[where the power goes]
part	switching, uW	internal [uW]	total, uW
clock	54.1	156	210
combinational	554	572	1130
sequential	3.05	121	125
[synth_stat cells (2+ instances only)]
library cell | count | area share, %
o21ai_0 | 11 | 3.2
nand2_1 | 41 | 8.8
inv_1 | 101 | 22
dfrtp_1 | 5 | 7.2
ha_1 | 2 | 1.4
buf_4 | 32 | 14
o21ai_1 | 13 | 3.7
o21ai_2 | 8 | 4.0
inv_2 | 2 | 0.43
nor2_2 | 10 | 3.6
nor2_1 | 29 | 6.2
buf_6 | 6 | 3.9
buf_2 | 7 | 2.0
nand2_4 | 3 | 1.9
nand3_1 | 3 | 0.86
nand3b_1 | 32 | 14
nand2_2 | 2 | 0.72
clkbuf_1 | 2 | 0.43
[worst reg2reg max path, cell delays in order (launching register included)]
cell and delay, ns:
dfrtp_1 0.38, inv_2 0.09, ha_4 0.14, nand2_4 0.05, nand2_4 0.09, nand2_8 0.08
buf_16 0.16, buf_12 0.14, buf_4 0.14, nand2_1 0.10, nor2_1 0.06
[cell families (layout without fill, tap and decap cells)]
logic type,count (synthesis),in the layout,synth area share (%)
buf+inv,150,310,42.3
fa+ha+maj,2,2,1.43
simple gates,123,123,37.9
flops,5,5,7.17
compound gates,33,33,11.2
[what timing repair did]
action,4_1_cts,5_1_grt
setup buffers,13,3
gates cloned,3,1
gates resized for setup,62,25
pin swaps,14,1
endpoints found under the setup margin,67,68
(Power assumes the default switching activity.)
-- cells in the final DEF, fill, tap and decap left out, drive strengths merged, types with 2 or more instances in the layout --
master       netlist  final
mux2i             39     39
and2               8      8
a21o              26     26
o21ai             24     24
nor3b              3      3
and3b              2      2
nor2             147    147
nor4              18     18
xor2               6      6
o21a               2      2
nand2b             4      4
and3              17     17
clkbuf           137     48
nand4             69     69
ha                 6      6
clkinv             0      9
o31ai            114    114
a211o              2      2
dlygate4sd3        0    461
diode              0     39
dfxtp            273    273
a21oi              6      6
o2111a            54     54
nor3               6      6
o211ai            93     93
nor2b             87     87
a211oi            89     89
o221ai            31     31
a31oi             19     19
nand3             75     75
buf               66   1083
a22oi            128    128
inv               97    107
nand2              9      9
===== config.mk =====
export PLATFORM = sky130hd
export DESIGN_NAME = cdb_rr_scheduler_flat
export DESIGN_NICKNAME = d
export VERILOG_FILES = /design/src/rtl/cdb_rr_scheduler_pkg.sv /design/src/rtl/cdb_rr_scheduler_if.sv /design/src/rtl/cdb_src_fifo.sv /design/src/rtl/cdb_rr_scheduler.sv /design/src/flat_wrapper.sv
export SDC_FILE = /design/constraint.sdc
export NUM_CORES = 1
export LEC_CHECK = 0
export ABC_AREA = 1
export BUFFER_PORTS_ARGS = -buffer_cell sky130_fd_sc_hd__buf_2
export CAP_MARGIN = 0
export CORE_MARGIN = 2
export CORE_UTILIZATION = 50
export DETAILED_ROUTE_END_ITERATION = 10
export PLACE_DENSITY = 0.7
export SLEW_MARGIN = 30
export SYNTH_ARGS = -nofsm -noshare
export SYNTH_HDL_FRONTEND = slang
export SYNTH_HIERARCHICAL = 1
export SYNTH_SLANG_ARGS = --single-unit
export TNS_END_PERCENT = 5

===== constraint.sdc =====
create_clock -name clk -period 13 [get_ports clk]
set_input_delay 1.3 -clock clk [delete_from_list [all_inputs] [get_ports clk]]
set_output_delay 1.3 -clock clk [all_outputs]
set_load 0.03 [all_outputs]

===== src/rtl/cdb_rr_scheduler_pkg.sv =====
`default_nettype none
// +----------------------------------------------------------------------------+
// | Module   : cdb_rr_scheduler_pkg                                            |
// | Purpose  : Shared widths and source encoding for the CDB scheduler slice.  |
// |            ROB_ID_WIDTH  - ROB tag width                                   |
// |            REG_BUS       - result value width                              |
// |            INST_ADDR_BUS - branch target width                             |
// |            cdb_src_e     - SRC_ALU=0 / SRC_LSB=1                           |
// | Revision : 1.0 - initial release                                           |
// +----------------------------------------------------------------------------+
package cdb_rr_scheduler_pkg;

   localparam int ROB_ID_WIDTH  = 4;
   localparam int REG_BUS       = 32;
   localparam int INST_ADDR_BUS = 32;

   typedef enum logic {
      SRC_ALU = 1'b0,
      SRC_LSB = 1'b1
   } cdb_src_e;

   function automatic cdb_src_e other_src(input cdb_src_e src);
      return (src == SRC_ALU) ? SRC_LSB : SRC_ALU;
   endfunction

endpackage
`default_nettype wire


===== src/rtl/cdb_rr_scheduler_if.sv =====
`default_nettype none
// +----------------------------------------------------------------------------+
// | Module   : cdb_rr_scheduler_if                                             |
// | Purpose  : Producer handshakes (ALU, LSB) and the CDB broadcast bundle.    |
// |            master : producer/consumer side (drives alu_*/lsb_* requests)   |
// |            slave  : scheduler side (drives readies and cdb_*)              |
// | Revision : 1.0 - initial release                                           |
// +----------------------------------------------------------------------------+
interface cdb_rr_scheduler_if
   import cdb_rr_scheduler_pkg::*;
#(
   parameter int ROB_W  = ROB_ID_WIDTH,
   parameter int DATA_W = REG_BUS,
   parameter int ADDR_W = INST_ADDR_BUS
) ();

   logic              alu_valid;
   logic              alu_ready;
   logic [ROB_W-1:0]  alu_rob_id;
   logic [DATA_W-1:0] alu_value;
   logic [ADDR_W-1:0] alu_addr;
   logic              alu_branch_outcome;

   logic              lsb_valid;
   logic              lsb_ready;
   logic [ROB_W-1:0]  lsb_rob_id;
   logic [DATA_W-1:0] lsb_value;

   logic              cdb_valid;
   logic [ROB_W-1:0]  cdb_rob_id;
   logic [DATA_W-1:0] cdb_value;
   logic [ADDR_W-1:0] cdb_addr;
   logic              cdb_branch_outcome;
   logic              cdb_src;

   modport master (
      output alu_valid, alu_rob_id, alu_value, alu_addr, alu_branch_outcome,
      output lsb_valid, lsb_rob_id, lsb_value,
      input  alu_ready, lsb_ready,
      input  cdb_valid, cdb_rob_id, cdb_value, cdb_addr, cdb_branch_outcome, cdb_src
   );

   modport slave (
      input  alu_valid, alu_rob_id, alu_value, alu_addr, alu_branch_outcome,
      input  lsb_valid, lsb_rob_id, lsb_value,
      output alu_ready, lsb_ready,
      output cdb_valid, cdb_rob_id, cdb_value, cdb_addr, cdb_branch_outcome, cdb_src
   );

endinterface
`default_nettype wire


===== src/rtl/cdb_src_fifo.sv =====
`default_nettype none
// +----------------------------------------------------------------------------+
// | Module   : cdb_src_fifo                                                    |
// | Purpose  : Small synchronous FIFO buffering one producer's results.        |
// |            clk/rst/flush - clock, sync reset, sync discard-all             |
// |            push/push_data - write (caller guarantees not full)             |
// |            pop            - read  (caller guarantees not empty)            |
// |            head_data/count/full/empty - registered-state status            |
// | Revision : 1.0 - initial release                                           |
// +----------------------------------------------------------------------------+
module cdb_src_fifo #(
   parameter int WIDTH = 8,
   parameter int DEPTH = 2
) (
   input  logic                     clk,
   input  logic                     rst,
   input  logic                     flush,
   input  logic                     push,
   input  logic [WIDTH-1:0]         push_data,
   input  logic                     pop,
   output logic [WIDTH-1:0]         head_data,
   output logic [$clog2(DEPTH):0]   count,
   output logic                     full,
   output logic                     empty
);

   localparam int PTR_W = $clog2(DEPTH);
   localparam logic [PTR_W:0] c_full_count = (PTR_W + 1)'(DEPTH);

   logic [WIDTH-1:0] r_mem [DEPTH];
   logic [PTR_W-1:0] r_wr_ptr;
   logic [PTR_W-1:0] r_rd_ptr;
   logic [PTR_W:0]   r_count;

   // Storage carries no reset: stale words are unreachable once the pointers clear.
   always_ff @(posedge clk) begin
      if (push) begin
         r_mem[r_wr_ptr] <= push_data;
      end
   end

   // DEPTH is a power of two, so the pointers wrap by plain overflow.
   always_ff @(posedge clk) begin
      if (rst || flush) begin
         r_wr_ptr <= '0;
         r_rd_ptr <= '0;
         r_count  <= '0;
      end else begin
         if (push) begin
            r_wr_ptr <= r_wr_ptr + 1'b1;
         end
         if (pop) begin
            r_rd_ptr <= r_rd_ptr + 1'b1;
         end
         case ({push, pop})
            2'b10:   r_count <= r_count + 1'b1;
            2'b01:   r_count <= r_count - 1'b1;
            default: r_count <= r_count;
         endcase
      end
   end

   assign head_data = r_mem[r_rd_ptr];
   assign count     = r_count;
   assign full      = (r_count == c_full_count);
   assign empty     = (r_count == '0);

endmodule
`default_nettype wire


===== src/rtl/cdb_rr_scheduler.sv =====
`default_nettype none
// +----------------------------------------------------------------------------+
// | Module   : cdb_rr_scheduler                                                |
// | Purpose  : Buffers ALU and LSB results and broadcasts one per cycle on a   |
// |            registered CDB, round-robin between the two FIFO heads.         |
// |            clk/rst - clock, synchronous active-high reset                  |
// |            flush   - discards buffered results and the CDB stage           |
// |            bus     - producer handshakes and CDB outputs (slave modport)   |
// | Revision : 1.0 - initial release                                           |
// +----------------------------------------------------------------------------+
module cdb_rr_scheduler
   import cdb_rr_scheduler_pkg::*;
#(
   parameter int ROB_W  = ROB_ID_WIDTH,
   parameter int DATA_W = REG_BUS,
   parameter int ADDR_W = INST_ADDR_BUS,
   parameter int DEPTH  = 2
) (
   input  logic               clk,
   input  logic               rst,
   input  logic               flush,
   cdb_rr_scheduler_if.slave  bus
);

   localparam int ALU_W = ROB_W + DATA_W + ADDR_W + 1;
   localparam int LSB_W = ROB_W + DATA_W;
   localparam int CNT_W = $clog2(DEPTH) + 1;
   localparam logic [CNT_W-1:0] c_depth = CNT_W'(DEPTH);

   logic             w_alu_push, w_alu_pop, w_alu_full, w_alu_empty;
   logic [ALU_W-1:0] w_alu_head;
   logic [CNT_W-1:0] w_alu_count;
   logic             w_lsb_push, w_lsb_pop, w_lsb_full, w_lsb_empty;
   logic [LSB_W-1:0] w_lsb_head;
   logic [CNT_W-1:0] w_lsb_count;

   logic [ROB_W-1:0]  w_alu_head_rob, w_lsb_head_rob;
   logic [DATA_W-1:0] w_alu_head_value, w_lsb_head_value;
   logic [ADDR_W-1:0] w_alu_head_addr;
   logic              w_alu_head_br;

   logic              w_grant;
   cdb_src_e          w_grant_src;
   cdb_src_e          w_rr_prio_next;
   cdb_src_e          r_rr_prio;

   logic              r_cdb_valid;
   logic [ROB_W-1:0]  r_cdb_rob_id;
   logic [DATA_W-1:0] r_cdb_value;
   logic [ADDR_W-1:0] r_cdb_addr;
   logic              r_cdb_branch_outcome;
   cdb_src_e          r_cdb_src;

   // Ready looks only at registered occupancy, so a same-cycle pop never
   // opens a slot for a push into a full FIFO.
   assign bus.alu_ready = (w_alu_count < c_depth) && !flush;
   assign bus.lsb_ready = (w_lsb_count < c_depth) && !flush;
   assign w_alu_push    = bus.alu_valid && bus.alu_ready;
   assign w_lsb_push    = bus.lsb_valid && bus.lsb_ready;

   cdb_src_fifo #(.WIDTH(ALU_W), .DEPTH(DEPTH)) u_alu_fifo (
      .clk       (clk),
      .rst       (rst),
      .flush     (flush),
      .push      (w_alu_push),
      .push_data ({bus.alu_rob_id, bus.alu_value, bus.alu_addr, bus.alu_branch_outcome}),
      .pop       (w_alu_pop),
      .head_data (w_alu_head),
      .count     (w_alu_count),
      .full      (w_alu_full),
      .empty     (w_alu_empty)
   );

   cdb_src_fifo #(.WIDTH(LSB_W), .DEPTH(DEPTH)) u_lsb_fifo (
      .clk       (clk),
      .rst       (rst),
      .flush     (flush),
      .push      (w_lsb_push),
      .push_data ({bus.lsb_rob_id, bus.lsb_value}),
      .pop       (w_lsb_pop),
      .head_data (w_lsb_head),
      .count     (w_lsb_count),
      .full      (w_lsb_full),
      .empty     (w_lsb_empty)
   );

   assign {w_alu_head_rob, w_alu_head_value, w_alu_head_addr, w_alu_head_br} = w_alu_head;
   assign {w_lsb_head_rob, w_lsb_head_value} = w_lsb_head;

   // Heads only: a push landing this edge is not a candidate until next cycle.
   always_comb begin
      w_grant        = 1'b0;
      w_grant_src    = SRC_ALU;
      w_rr_prio_next = r_rr_prio;
      if (!w_alu_empty && !w_lsb_empty) begin
         w_grant     = 1'b1;
         w_grant_src = r_rr_prio;
      end else if (!w_alu_empty) begin
         w_grant     = 1'b1;
         w_grant_src = SRC_ALU;
      end else if (!w_lsb_empty) begin
         w_grant     = 1'b1;
         w_grant_src = SRC_LSB;
      end
      if (w_grant) begin
         w_rr_prio_next = other_src(w_grant_src);
      end
   end

   // Pops during flush are harmless: the FIFO's flush wins.
   assign w_alu_pop = w_grant && (w_grant_src == SRC_ALU);
   assign w_lsb_pop = w_grant && (w_grant_src == SRC_LSB);

   always_ff @(posedge clk) begin
      if (rst) begin
         r_rr_prio            <= SRC_LSB;
         r_cdb_valid          <= 1'b0;
         r_cdb_rob_id         <= '0;
         r_cdb_value          <= '0;
         r_cdb_addr           <= '0;
         r_cdb_branch_outcome <= 1'b0;
         r_cdb_src            <= SRC_ALU;
      end else if (flush || !w_grant) begin
         // Flush leaves the round-robin pointer where it was.
         r_cdb_valid          <= 1'b0;
         r_cdb_rob_id         <= '0;
         r_cdb_value          <= '0;
         r_cdb_addr           <= '0;
         r_cdb_branch_outcome <= 1'b0;
         r_cdb_src            <= SRC_ALU;
      end else begin
         r_rr_prio   <= w_rr_prio_next;
         r_cdb_valid <= 1'b1;
         r_cdb_src   <= w_grant_src;
         if (w_grant_src == SRC_ALU) begin
            r_cdb_rob_id         <= w_alu_head_rob;
            r_cdb_value          <= w_alu_head_value;
            r_cdb_addr           <= w_alu_head_addr;
            r_cdb_branch_outcome <= w_alu_head_br;
         end else begin
            r_cdb_rob_id         <= w_lsb_head_rob;
            r_cdb_value          <= w_lsb_head_value;
            r_cdb_addr           <= '0;
            r_cdb_branch_outcome <= 1'b0;
         end
      end
   end

   assign bus.cdb_valid          = r_cdb_valid;
   assign bus.cdb_rob_id         = r_cdb_rob_id;
   assign bus.cdb_value          = r_cdb_value;
   assign bus.cdb_addr           = r_cdb_addr;
   assign bus.cdb_branch_outcome = r_cdb_branch_outcome;
   assign bus.cdb_src            = r_cdb_src;

   // A full FIFO must never see a push.
   a_no_push_full : assert property (@(posedge clk) disable iff (rst)
      !(w_alu_full && w_alu_push) && !(w_lsb_full && w_lsb_push));

endmodule
`default_nettype wire


===== src/flat_wrapper.sv =====
// flat-port wrapper written by rule: the top's interface ports become plain ports
module cdb_rr_scheduler_flat import cdb_rr_scheduler_pkg::*;
#(
   parameter int ROB_W  = ROB_ID_WIDTH,
   parameter int DATA_W = REG_BUS,
   parameter int ADDR_W = INST_ADDR_BUS,
   parameter int DEPTH  = 2
)
  (clk, rst, flush, bus_alu_valid, bus_alu_rob_id, bus_alu_value, bus_alu_addr, bus_alu_branch_outcome, bus_lsb_valid, bus_lsb_rob_id, bus_lsb_value, bus_alu_ready, bus_lsb_ready, bus_cdb_valid, bus_cdb_rob_id, bus_cdb_value, bus_cdb_addr, bus_cdb_branch_outcome, bus_cdb_src);
  cdb_rr_scheduler_if #(.ROB_W(ROB_W), .DATA_W(DATA_W), .ADDR_W(ADDR_W)) bus_i ();
  input  logic clk;
  input  logic rst;
  input  logic flush;
  input wire logic [$bits(bus_i.alu_valid)-1:0] bus_alu_valid;
  input wire logic [$bits(bus_i.alu_rob_id)-1:0] bus_alu_rob_id;
  input wire logic [$bits(bus_i.alu_value)-1:0] bus_alu_value;
  input wire logic [$bits(bus_i.alu_addr)-1:0] bus_alu_addr;
  input wire logic [$bits(bus_i.alu_branch_outcome)-1:0] bus_alu_branch_outcome;
  input wire logic [$bits(bus_i.lsb_valid)-1:0] bus_lsb_valid;
  input wire logic [$bits(bus_i.lsb_rob_id)-1:0] bus_lsb_rob_id;
  input wire logic [$bits(bus_i.lsb_value)-1:0] bus_lsb_value;
  output wire logic [$bits(bus_i.alu_ready)-1:0] bus_alu_ready;
  output wire logic [$bits(bus_i.lsb_ready)-1:0] bus_lsb_ready;
  output wire logic [$bits(bus_i.cdb_valid)-1:0] bus_cdb_valid;
  output wire logic [$bits(bus_i.cdb_rob_id)-1:0] bus_cdb_rob_id;
  output wire logic [$bits(bus_i.cdb_value)-1:0] bus_cdb_value;
  output wire logic [$bits(bus_i.cdb_addr)-1:0] bus_cdb_addr;
  output wire logic [$bits(bus_i.cdb_branch_outcome)-1:0] bus_cdb_branch_outcome;
  output wire logic [$bits(bus_i.cdb_src)-1:0] bus_cdb_src;
  assign bus_i.alu_valid = bus_alu_valid;
  assign bus_i.alu_rob_id = bus_alu_rob_id;
  assign bus_i.alu_value = bus_alu_value;
  assign bus_i.alu_addr = bus_alu_addr;
  assign bus_i.alu_branch_outcome = bus_alu_branch_outcome;
  assign bus_i.lsb_valid = bus_lsb_valid;
  assign bus_i.lsb_rob_id = bus_lsb_rob_id;
  assign bus_i.lsb_value = bus_lsb_value;
  assign bus_alu_ready = bus_i.alu_ready;
  assign bus_lsb_ready = bus_i.lsb_ready;
  assign bus_cdb_valid = bus_i.cdb_valid;
  assign bus_cdb_rob_id = bus_i.cdb_rob_id;
  assign bus_cdb_value = bus_i.cdb_value;
  assign bus_cdb_addr = bus_i.cdb_addr;
  assign bus_cdb_branch_outcome = bus_i.cdb_branch_outcome;
  assign bus_cdb_src = bus_i.cdb_src;
  cdb_rr_scheduler #(.ROB_W(ROB_W), .DATA_W(DATA_W), .ADDR_W(ADDR_W), .DEPTH(DEPTH)) u_core (.clk(clk), .rst(rst), .flush(flush), .bus(bus_i));
endmodule

# After elaboration in Yosys (flattened, before gate mapping)
# Memories as Yosys holds them, arrays and structs flattened. A register that Yosys moved wholly into a read port is not among the register bits.
# Index checks and enable logic that the tools add are counted.
[word_totals] register_bits=80 latchBits=0 ramBits=210 mem_bits_ro=0 in_bits=110 output_inout_bits=73 elab_cells=70 memories=2
[memory_table] name="u_core.u_alu_fifo.r_mem" depth=2 width=69 read_ports=1 rd_clocked_by_memory_dff=1 wr=1 line_no="cdb_src_fifo.sv:30" source="logic [WIDTH-1:0] r_mem [DEPTH];"
[memory_table] name="u_core.u_lsb_fifo.r_mem" depth=2 width=36 read_ports=1 rd_clocked_by_memory_dff=1 wr=1 line_no="cdb_src_fifo.sv:30"
[op_classes] n_addsub=8 multipliers=0 div_mod_pow=0 order_cmp=2 n_eq_ne=4 n_shift=0 muxes=19 n_bitwise=2 reduce_logical=20
[op_table] op="32-bit two-way mux" n=1
[op_table] op="1-bit two-way mux" n=15
[op_table] op="2-bit one-hot mux with 2 select lines" n=2
[op_table] op="1-bit logical AND" n=7
[op_table] op="1-bit adder (second input constant)" n=4
[op_table] op="2-bit by 1-bit adder with 2-bit output (second input constant)" n=2
[op_table] op="2-bit by 1-bit equality test with 1-bit output (second input constant)" n=2
[op_table] op="2-bit equality test (second input constant)" n=2
[op_table] op="1-bit zero test" n=4
[op_table] op="2-bit zero test" n=2
[op_table] op="2-bit less-than comparator (second input constant)" n=2
[op_table] op="4-bit two-way mux" n=1
[op_table] op="2-bit nonzero test" n=2
[op_table] op="2-bit by 1-bit subtractor with 2-bit output (second input constant)" n=2
[op_table] op="3-bit OR reduction" n=1
[op_table] op="1-bit logical OR" n=2
[op_table] op="1-bit inverter" n=2
[op_table] op="2-bit AND reduction" n=1
[op_table] op="2-bit OR reduction" n=1

# Longest topological paths before layout
# Gate-level depths: netlist (run 1).
[depth] word_depth=8 ltp_mapped=12 ltp_nobuf=10

# By module
# Netlist (run 1), hierarchy kept.
[by_module_without_submodules] mod="cdb_src_fifo at u_core.u_alu_fifo" n_inst=1 cells_each=248 area_per_inst_um2=5243.8 seq_area_each_um2=4244.1
[by_module_without_submodules] mod="cdb_src_fifo at u_core.u_lsb_fifo" n_inst=1 cells_each=147 area_per_inst_um2=2982.9 seq_area_each_um2=2262.2
[by_module_without_submodules] mod="cdb_rr_scheduler" n_inst=1 cells_each=356 area_per_inst_um2=2748.9 seq_area_each_um2=1441.4

# Worst setup path before layout (run 1)
# No wires, ideal clock.
[synth_path] path_kind="input to register" from="input flush" to="memory u_core/u_alu_fifo/r_mem[0][0] (netlist name) (enable)" setup_time_ns=0.496 t_arrival_ns=4.569 required_time_ns=12.504 path_slack_ns=7.934 stages=3 n_path_buf=0 path_cell_list="nor3b_1 inv_1 nor2_1"
[synth_between] elab_chain_cells=5
[synth_lines] element="start, declared" line_no="flat_wrapper.sv:13" source="input logic flush;"
[synth_lines] element="1-bit zero test" line_no="cdb_rr_scheduler.sv:56" source="assign bus.alu_ready = (w_alu_count < c_depth) && !flush;"
[synth_lines] element="1-bit logical AND" line_no="cdb_rr_scheduler.sv:56"
[synth_lines] element="1-bit logical AND" line_no="cdb_rr_scheduler.sv:58" source="assign w_alu_push = bus.alu_valid && bus.alu_ready;"
[synth_lines] element="1-bit two-way mux" line_no="cdb_src_fifo.sv:37" source="if (push) begin"
[synth_lines] element="1-bit two-way mux (not written as such)" line_no="cdb_src_fifo.sv:38" source="r_mem[r_wr_ptr] <= push_data;"
[synth_lines] element="end, declared" line_no="cdb_src_fifo.sv:30"
# No other way between the ends.

# Worst setup path in the final report (run 1)
[layout_path] from="input flush" to="output bus_alu_ready"
[layout_between] elab_chain_cells=2
[layout_lines] element="1-bit zero test" line_no="cdb_rr_scheduler.sv:56"
[layout_lines] element="1-bit logical AND" line_no="cdb_rr_scheduler.sv:56"
[layout_lines] element="end, declared" line_no="flat_wrapper.sv:22" source="output wire logic [$bits(bus_i.alu_ready)-1:0] bus_alu_ready;"
# No other way between the ends.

##############################

THE PROBLEM: Copy each line of the entries in which the string "instances" is found.

SOLUTION FOR THIS PROBLEM:
[synth_stat cells (2+ instances only)]
-- cells in the final DEF, fill, tap and decap left out, drive strengths merged, types with 2 or more instances in the layout --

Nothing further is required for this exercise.